Re: [PATCH net-next] netdevsim: Register and unregister devlink traps on probe/remove device

From: Leon Romanovsky
Date: Tue Oct 26 2021 - 12:15:06 EST


On Tue, Oct 26, 2021 at 05:09:47PM +0300, Ido Schimmel wrote:
> On Tue, Oct 26, 2021 at 10:18:12AM +0300, Leon Romanovsky wrote:
> > On Tue, Oct 26, 2021 at 09:51:13AM +0300, Ido Schimmel wrote:
> >
> > <...>
> >
> > > >
> > > > Can you please explain why is it so important to touch devlink SW
> > > > objects, reallocate them again and again on every reload in mlxsw?
> > >
> > > Because that's how reload was defined and implemented. A complete
> > > reload. We are not changing the semantics 4 years later.
> >
> > Please put your emotions aside and explain me technically why are you
> > must to do it?
>
> Already did. The current semantics are "devlink-reload provides
> mechanism to reinit driver entities, applying devlink-params and
> devlink-resources new values. It also provides mechanism to activate
> firmware."

Right, it doesn't mean that devlink should reregister itself.

>
> And this is exactly what netdevsim and mlxsw are doing. Driver entities
> are re-initialized. Your patch breaks that as entities are not
> re-initialized, which results in user space breakage. You simply cannot
> introduce such regressions.

Again, and again. I don't want to introduce regression, and I'll fix it.
However, let's try to reach a conclusion on how to fix the current regression
properly.

>
> >
> > The proposed semantics was broken for last 4 years, it can even seen as
> > dead on arrival,
>
> Again with the bombastic statements. It was "dead on arrival" like the
> notifications were "impossible"?

No, it was dead-on-arrival, because of deadlocks and kernel panics.

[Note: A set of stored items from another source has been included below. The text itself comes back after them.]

--- config.mk ---
export PLATFORM = sky130hd
export DESIGN_NAME = wr_ctrl
export DESIGN_NICKNAME = d
export VERILOG_FILES = /design/src/rtl/wr_ctrl.sv
export SDC_FILE = /design/constraint.sdc
export NUM_CORES = 1
export LEC_CHECK = 0
export CAP_MARGIN = 20
export CORE_MARGIN = 5
export CORE_UTILIZATION = 46
export DETAILED_ROUTE_END_ITERATION = 12
export PLACE_DENSITY = 0.76
export SLEW_MARGIN = 30
export SYNTH_ARGS = -nofsm -noshare
export SYNTH_HDL_FRONTEND = slang
export SYNTH_SLANG_ARGS = --single-unit
--- constraint.sdc ---
create_clock -name clk -period 2.55 [get_ports clk]
set_input_delay 0.51 -clock clk [delete_from_list [all_inputs] [get_ports clk]]
set_output_delay 0.51 -clock clk [all_outputs]
set_load 0.01 [all_outputs]
## config.mk

```make
export PLATFORM = sky130hd
export DESIGN_NAME = mem_stage_ctrl_flat
export DESIGN_NICKNAME = d
export VERILOG_FILES = /design/src/rtl/mem_stage_ctrl_pkg.sv /design/src/rtl/mem_stage_ctrl_if.sv /design/src/rtl/mem_stage_ctrl_mem_wb_mux.sv /design/src/rtl/mem_stage_ctrl.sv /design/src/flat_wrapper.sv
export SDC_FILE = /design/constraint.sdc
export NUM_CORES = 1
export LEC_CHECK = 0
export CORE_MARGIN = 3
export CORE_UTILIZATION = 45
export DETAILED_ROUTE_END_ITERATION = 6
export PLACE_DENSITY_LB_ADDON = 0.3
export SLEW_MARGIN = 10
export SYNTH_ARGS = -nofsm -noshare
export SYNTH_HDL_FRONTEND = slang
export SYNTH_SLANG_ARGS = --single-unit
```

## constraint.sdc

```tcl
create_clock -name clk -period 2.9 [get_ports clk]
set_input_delay 0.29 -clock clk [delete_from_list [all_inputs] [get_ports clk]]
set_output_delay 0.29 -clock clk [all_outputs]
set_load 0.02 [all_outputs]
```

## src/rtl/mem_stage_ctrl_pkg.sv

```systemverilog
// Shared definitions for the MEM pipeline stage controller.
// - wb_src_e : writeback source codes carried in w_Data_S_R_MEM
// - state_e  : memory-access FSM encoding
package mem_stage_ctrl_pkg;

  typedef enum logic [2:0] {
    WB_ALU = 3'd0,
    WB_MEM = 3'd1,
    WB_IMM = 3'd2,
    WB_IN  = 3'd3,
    WB_PC1 = 3'd4
  } wb_src_e;

  typedef enum logic [1:0] {
    IDLE   = 2'd0,
    ACCESS = 2'd1,
    DONE   = 2'd2
  } state_e;

endpackage

```

## src/rtl/mem_stage_ctrl_if.sv

```systemverilog
// Data-memory request/acknowledge bus.
// - mem_req/mem_we/mem_addr/mem_wdata : request, driven by the stage controller
// - mem_ack/mem_rdata                 : one-cycle completion and read data, driven by memory
interface mem_stage_ctrl_if #(
  parameter int DW = 8
) ();

  logic          mem_req;
  logic          mem_we;
  logic [DW-1:0] mem_addr;
  logic [DW-1:0] mem_wdata;
  logic          mem_ack;
  logic [DW-1:0] mem_rdata;

  modport master (
    output mem_req, mem_we, mem_addr, mem_wdata,
    input  mem_ack, mem_rdata
  );

  modport slave (
    input  mem_req, mem_we, mem_addr, mem_wdata,
    output mem_ack, mem_rdata
  );

endinterface

```

## src/rtl/mem_stage_ctrl_mem_wb_mux.sv

```systemverilog
// Combinational writeback-source selector, shared with the forwarding path.
// - src      : writeback source code (wb_src_e); codes 5..7 select zero
// - alu_out, mem_data, imm, input_port, pc_plus1 : candidate sources
// - wb_data  : selected value
module mem_wb_mux
  import mem_stage_ctrl_pkg::*;
#(
  parameter int DW = 8
) (
  input  logic [2:0]    src,
  input  logic [DW-1:0] alu_out,
  input  logic [DW-1:0] mem_data,
  input  logic [DW-1:0] imm,
  input  logic [DW-1:0] input_port,
  input  logic [DW-1:0] pc_plus1,
  output logic [DW-1:0] wb_data
);

  always_comb begin
    // NOTE: default assignment first so no path leaves wb_data unassigned (no latch).
    wb_data = '0;
    case (src)
      WB_ALU:  wb_data = alu_out;
      WB_MEM:  wb_data = mem_data;
      WB_IMM:  wb_data = imm;
      WB_IN:   wb_data = input_port;
      WB_PC1:  wb_data = pc_plus1;
      default: wb_data = '0;
    endcase
  end

endmodule

```

## src/rtl/mem_stage_ctrl.sv

```systemverilog
// MEM pipeline stage: consumes the EX/MEM fields, runs the data-memory access
// over a req/ack handshake, stalls upstream stages while an access is pending,
// and registers the MEM/WB writeback fields and the output port.
// - clk, rst (sync, active-low)
// - *_MEM          : EX/MEM register fields
// - mem            : data-memory bus (master side)
// - stall_mem      : combinational stall to PC, IF/ID, ID/EX, EX/MEM
// - wb_en/addr/data: registered writeback fields
// - out_port       : registered output port
// - mem_err        : sticky access-timeout flag, cleared only by reset
module mem_stage_ctrl
  import mem_stage_ctrl_pkg::*;
#(
  parameter int DW      = 8,
  parameter int TIMEOUT = 15
) (
  input  logic          clk,
  input  logic          rst,
  input  logic [DW-1:0] Imm_MEM,
  input  logic [DW-1:0] Pc_plus1_MEM,
  input  logic [DW-1:0] ALU_out_MEM,
  input  logic [DW-1:0] Sp_MEM,
  input  logic [DW-1:0] reg_rb_MEM,
  input  logic [DW-1:0] input_port_MEM,
  input  logic          w_E_M_MEM,
  input  logic          w_Add_S_M_MEM,
  input  logic          w_Data_S_M_MEM,
  input  logic          Out_E_MEM,
  input  logic          w_E_R_MEM,
  input  logic          w_Add_S_R_MEM,
  input  logic [2:0]    w_Data_S_R_MEM,
  input  logic [1:0]    ra_MEM,
  input  logic [1:0]    rb_MEM,
  mem_stage_ctrl_if.master mem,
  output logic          stall_mem,
  output logic          wb_en,
  output logic [1:0]    wb_addr,
  output logic [DW-1:0] wb_data,
  output logic [DW-1:0] out_port,
  output logic          mem_err
);

  localparam logic [7:0] LAST_WAIT = 8'(TIMEOUT - 1);

  state_e        state;
  logic [7:0]    wait_cnt;
  logic [DW-1:0] rd_buf;
  logic          need_acc;
  logic [DW-1:0] mem_src;
  logic [DW-1:0] wb_sel;

  // A load request also counts as an access; a store wins if both are set.
  assign need_acc  = w_E_M_MEM | (w_E_R_MEM & (w_Data_S_R_MEM == WB_MEM));
  // DONE is the one cycle of a memory instruction that lets the pipeline move.
  assign stall_mem = need_acc & (state != DONE);
  // A store that also asks for a memory writeback reads zero, not store-ack data.
  assign mem_src   = w_E_M_MEM ? '0 : rd_buf;

  mem_wb_mux #(.DW(DW)) u_wb_mux (
    .src        (w_Data_S_R_MEM),
    .alu_out    (ALU_out_MEM),
    .mem_data   (mem_src),
    .imm        (Imm_MEM),
    .input_port (input_port_MEM),
    .pc_plus1   (Pc_plus1_MEM),
    .wb_data    (wb_sel)
  );

  // Access FSM; all mem_* outputs are registered and frozen during ACCESS.
  always_ff @(posedge clk) begin
    if (!rst) begin
      state         <= IDLE;
      wait_cnt      <= '0;
      // NOTE: rd_buf is a single register, not an array, so resetting it is cheap and keeps stale data out of writeback.
      rd_buf        <= '0;
      mem.mem_req   <= 1'b0;
      mem.mem_we    <= 1'b0;
      mem.mem_addr  <= '0;
      mem.mem_wdata <= '0;
      mem_err       <= 1'b0;
    end else begin
      case (state)
        IDLE: begin
          if (need_acc) begin
            // NOTE: non-blocking assignments: every register here updates from pre-edge values.
            state         <= ACCESS;
            mem.mem_req   <= 1'b1;
            mem.mem_we    <= w_E_M_MEM;
            mem.mem_addr  <= w_Add_S_M_MEM  ? Sp_MEM       : ALU_out_MEM;
            mem.mem_wdata <= w_Data_S_M_MEM ? Pc_plus1_MEM : reg_rb_MEM;
          end
        end
        ACCESS: begin
          // An ack on the last allowed cycle still counts as success.
          if (mem.mem_ack) begin
            rd_buf      <= mem.mem_rdata;
            mem.mem_req <= 1'b0;
            state       <= DONE;
          end else begin
            wait_cnt <= wait_cnt + 8'd1;
            if (wait_cnt == LAST_WAIT) begin
              mem.mem_req <= 1'b0;
              mem_err     <= 1'b1;
              rd_buf      <= '0;
              state       <= DONE;
            end
          end
        end
        DONE: begin
          state    <= IDLE;
          wait_cnt <= '0;
        end
        default: state <= IDLE;
      endcase
    end
  end

  // MEM/WB fields advance only on unstalled edges; stalled edges insert a bubble.
  always_ff @(posedge clk) begin
    if (!rst) begin
      wb_en    <= 1'b0;
      wb_addr  <= '0;
      wb_data  <= '0;
      out_port <= '0;
    end else if (!stall_mem) begin
      wb_en   <= w_E_R_MEM;
      wb_addr <= w_Add_S_R_MEM ? rb_MEM : ra_MEM;
      wb_data <= wb_sel;
      if (Out_E_MEM) out_port <= reg_rb_MEM;
    end else begin
      wb_en <= 1'b0;
    end
  end

endmodule

```

## src/flat_wrapper.sv

```systemverilog
// flat-port wrapper written by rule: the top's interface ports become plain ports
module mem_stage_ctrl_flat import mem_stage_ctrl_pkg::*;
#(
  parameter int DW      = 8,
  parameter int TIMEOUT = 15
)
  (clk, rst, Imm_MEM, Pc_plus1_MEM, ALU_out_MEM, Sp_MEM, reg_rb_MEM, input_port_MEM, w_E_M_MEM, w_Add_S_M_MEM, w_Data_S_M_MEM, Out_E_MEM, w_E_R_MEM, w_Add_S_R_MEM, w_Data_S_R_MEM, ra_MEM, rb_MEM, stall_mem, wb_en, wb_addr, wb_data, out_port, mem_err, mem_mem_req, mem_mem_we, mem_mem_addr, mem_mem_wdata, mem_mem_ack, mem_mem_rdata);
  mem_stage_ctrl_if #(.DW(DW)) mem_i ();
  input  logic clk;
  input  logic rst;
  input  logic [DW-1:0] Imm_MEM;
  input  logic [DW-1:0] Pc_plus1_MEM;
  input  logic [DW-1:0] ALU_out_MEM;
  input  logic [DW-1:0] Sp_MEM;
  input  logic [DW-1:0] reg_rb_MEM;
  input  logic [DW-1:0] input_port_MEM;
  input  logic w_E_M_MEM;
  input  logic w_Add_S_M_MEM;
  input  logic w_Data_S_M_MEM;
  input  logic Out_E_MEM;
  input  logic w_E_R_MEM;
  input  logic w_Add_S_R_MEM;
  input  logic [2:0] w_Data_S_R_MEM;
  input  logic [1:0] ra_MEM;
  input  logic [1:0] rb_MEM;
  output logic stall_mem;
  output logic wb_en;
  output logic [1:0] wb_addr;
  output logic [DW-1:0] wb_data;
  output logic [DW-1:0] out_port;
  output logic mem_err;
  output wire logic [$bits(mem_i.mem_req)-1:0] mem_mem_req;
  output wire logic [$bits(mem_i.mem_we)-1:0] mem_mem_we;
  output wire logic [$bits(mem_i.mem_addr)-1:0] mem_mem_addr;
  output wire logic [$bits(mem_i.mem_wdata)-1:0] mem_mem_wdata;
  input wire logic [$bits(mem_i.mem_ack)-1:0] mem_mem_ack;
  input wire logic [$bits(mem_i.mem_rdata)-1:0] mem_mem_rdata;
  assign mem_mem_req = mem_i.mem_req;
  assign mem_mem_we = mem_i.mem_we;
  assign mem_mem_addr = mem_i.mem_addr;
  assign mem_mem_wdata = mem_i.mem_wdata;
  assign mem_i.mem_ack = mem_mem_ack;
  assign mem_i.mem_rdata = mem_mem_rdata;
  mem_stage_ctrl #(.DW(DW), .TIMEOUT(TIMEOUT)) u_core (.clk(clk), .rst(rst), .Imm_MEM(Imm_MEM), .Pc_plus1_MEM(Pc_plus1_MEM), .ALU_out_MEM(ALU_out_MEM), .Sp_MEM(Sp_MEM), .reg_rb_MEM(reg_rb_MEM), .input_port_MEM(input_port_MEM), .w_E_M_MEM(w_E_M_MEM), .w_Add_S_M_MEM(w_Add_S_M_MEM), .w_Data_S_M_MEM(w_Data_S_M_MEM), .Out_E_MEM(Out_E_MEM), .w_E_R_MEM(w_E_R_MEM), .w_Add_S_R_MEM(w_Add_S_R_MEM), .w_Data_S_R_MEM(w_Data_S_R_MEM), .ra_MEM(ra_MEM), .rb_MEM(rb_MEM), .mem(mem_i), .stall_mem(stall_mem), .wb_en(wb_en), .wb_addr(wb_addr), .wb_data(wb_data), .out_port(out_port), .mem_err(mem_err));
endmodule
```

==> impl_metrics.ini <==
[outcome]
status = completed

[power_and_ir_drop]
p_leak_nw = 1.52
peakVddDrop_v = 0.000270
powerDensity_nw_per_um2 = 446
power.total_mw = 1.74
switchingPower_uw = 496
pwr-share-seq = 0.486
switching_share = 0.285
clock_power_share = 0.261
p_int_mw = 1.24
p_comb_frac = 0.253

[clock_network]
clock-sinks = 56
clock_latency_ps = 320
htree_levels = 2
ctsResizeCount = 0
cts_tree = done
cts_buffer_depth = 2
cts.hold.buffers_added = 0
cts_buffers = 5
cts_root_buf = clkbuf_8
post_cts_buffers = 0
path_clk_slew_ps = 100

[critical_path]
crit_family = buffers and inverters
cpMaxStageDelayCell = clkdlybuf4s50_1
path_class = primary input to primary output
critPathMaxFanout = 8
cpPeakStageDelay_ps = 530
end_kind = primary output
cp-start-kind = primary input
path_buf_inv = 3
path_cells = clkdlybuf4s50_1 > and4bb_2 > o21ai_4 > inv_2 > clkdlybuf4s50_1
cp.required_ps = 2610
arrival_ps = 1920
rrSetupSlack_ps = 1140
crit_top_cell = clkdlybuf4s50_1

[detailed_routing]
drc_errors = 0
via_per_inst = 5.46
vias = 2478
routed_wl_um = 7510
antenna_left = 0
drtPass1Iterations = 4
drt_iter0_drc = 70
post_drt_wl_per_cell_um = 16.5

[floorplan]
die_area_sq_um = 6870
die_h_um = 82.9
start_util = 0.475
core-area_sq_um = 5610
rows = 27
io_pins = 111
fp.dieW_um = 82.9

[placement]
hpwlAfterDp_um = 5890
io_buffers = 110
place_inst = 446
gp_congestion = 0.805

[global_route]
grt_pass1_wl_um = 12500
grt_max_degree = 34
grt_pass1_vias = 2573
grt_antenna_before_repair = 0
grt_util_all_layers = 0.221
gr-total-overflow = 0

[sta]
hold_violations = 0
period_needed_ps = 2210
rsz0062_at_grt = false
max-slew-margin-rel = 0.483
skew_ps = 15.5
maxSlewViolCount = 0
worst_slew_pin_slew_ps = 770
fin_crit_sh = 0.762
fin_setup_tns_ps = 0
fmax_mhz = 453
setup-violations-final = 0

[final_layout]
final_util = 0.696
area_growth_pct = 46.7
nNetsFinal = 455
n_fill_cell = 499
drive_gt1_frac = 0.0785
stdcell_count = 454
n_antenna_cell = 0

[synth]
netlist.area_leader.share = 0.421
synth_edf_count = 0
async_flop_share = 0
yosysUniqueCellTypes = 47
synthFlopType = dfxtp_1
ys_seq_elements = 56
synth_largest_area_cell = dfxtp_1
syn_avg_cell_area_sq_um = 9.68
ys_seq_area_frac = 0.421
synthMostInstantiatedCell = dfxtp_1
yosysWarningCount = 0
syn_inst = 275
syn_area_sq_um = 2660
synth.area.top_cells = dfxtp_1 42%, mux2i_1 15%, nor2_1 4.8%, a211oi_2 4.2%, a22o_1 3.0%
synthTopCellsByCount = 56 x dfxtp_1, 40 x mux2i_1, 34 x nor2_1, 20 x nand2_1, 12 x a21oi_1
synth_fp_nets = 349

[worst_hold_path]
hold_class = flop to flop

[run]
drv_cap = 0
==> power by group through the flow <==
stage,Sequential [mW],Combinational [mW],Clock [mW]
floorplan,0.906,0.177,0
global placement,0.862,0.434,0
CTS,0.846,0.444,0.459
detailed placement,0.862,0.442,0
global route,0.853,0.475,0.482
finish,0.846,0.441,0.453
==> through the flow <==
stage	area (sq um)	worst slack (ps)	hold slack [ps]
after floorplan	2660	1450	415
final	3900	692	470
after CTS	3900	687	468
after global placement	3810	719	445
after detailed placement	3810	689	452
after global routing	3900	598	481
==> registers in the layout (all words and copies together), names as in the netlist <==
register,cells
u_core.state,2
u_core.rd_buf,8
u_core.mem.mem_req,1
u_core.out_port,8
u_core.mem.mem_we,1
u_core.mem.mem_wdata,8
u_core.mem_err,1
u_core.wb_en,1
u_core.wb_addr,2
u_core.wb_data,8
u_core.wait_cnt,8
u_core.mem.mem_addr,8
==> cell type report <==
type | instances | area (sq um) | share of cell area
well taps | 72 | 90.1 | 0.0231
repair buffers | 115 | 1140 | 0.292
clock buffers | 7 | 86.3 | 0.0221
flip-flops and latches | 56 | 1120 | 0.287
inverters | 6 | 22.5 | 0.00577
clock inverters | 1 | 7.51 | 0.00192
multi-input cells | 197 | 1440 | 0.368
==> path summary, 6_finish.rpt <==
check / from / end / depth (start not counted)
setup / recovery: w_Data_S_R_MEM[2] / stall_mem / 5
hold / removal: u_core.wb_data[4]$_SDFFE_PN0N_ / u_core.wb_data[4]$_SDFFE_PN0N_ / 1
setup reg to reg: u_core.state[1]$_SDFFE_PN0P_ / u_core.mem.mem_addr[4]$_SDFFE_PN0P_ / 4
hold reg to reg: u_core.wb_data[4]$_SDFFE_PN0N_ / u_core.wb_data[4]$_SDFFE_PN0N_ / 1
==> routing by layer <==
| metal | up-vias | global-route usage | wire [um] |
|---|---|---|---|
| met5 | - | 0 | 0 |
| met4 | 0 | 0.0773 | 197 |
| met3 | 15 | 0.0774 | 557 |
| met2 | 88 | 0.388 | 3830 |
| met1 | 1160 | 0.248 | 2930 |
| li1 | 1215 | - | - |
==> cells by family after synthesis <==
group	after synthesis	share of synthesized area
XOR/XNOR	5	0.0165
AND/OR/NAND/NOR	78	0.143
buffers and inverters	22	0.0385
multiplexers	40	0.150
adder cells (fa/ha/maj)	2	0.00940
flip-flops	56	0.421
AO/OA/AOI/OAI	72	0.221
==> worst reg2reg max path: stages, from the launching register on <==
cell	delay (ps)
dfxtp_1	470
nor2_1	240
o21a_2	630
nor2_1	130
a211oi_2	230
==> cell usage in the layout (no fill, tap or decap), drive strengths merged, types with 2 or more instances in the layout <==
cell / synthesis / routed
a21oi: 12 / 12
o21a: 3 / 3
o22ai: 6 / 6
o22a: 2 / 2
nand3: 3 / 3
inv: 6 / 6
o2111ai: 2 / 2
nor3b: 3 / 3
a211oi: 18 / 18
buf: 10 / 5
nand2b: 3 / 3
nand3b: 2 / 2
nor2: 34 / 34
a22o: 9 / 9
clkbuf: 6 / 7
a2bb2oi: 2 / 2
and2: 2 / 2
a31oi: 2 / 2
dfxtp: 56 / 56
clkdlybuf4s50: 0 / 110
nand2: 21 / 21
o2bb2ai: 8 / 8
nor3: 3 / 3
mux2i: 40 / 40
ha: 2 / 2
xor2: 5 / 5
o211ai: 3 / 3
Power figures use the tool's default switching activity.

My search in internal bug tracker shows more than 500 bugs opened
by various teams where devlink reload is involved. It is hard to tell
which are pure devlink reload related, but when I started to work on
this series, close to 20 such bugs were assigned to me.

>
> > because it never worked for us in real production.
>
> Who is "us"? mlx5 that apparently decided to do its own thing?

Yes, mlx5. I don't see why you think that us not calling devlink
recursively means "own thing".

>
> We are using reload in mlxsw on a daily basis and users are using it to
> re-partition ASIC resources and activate firmware.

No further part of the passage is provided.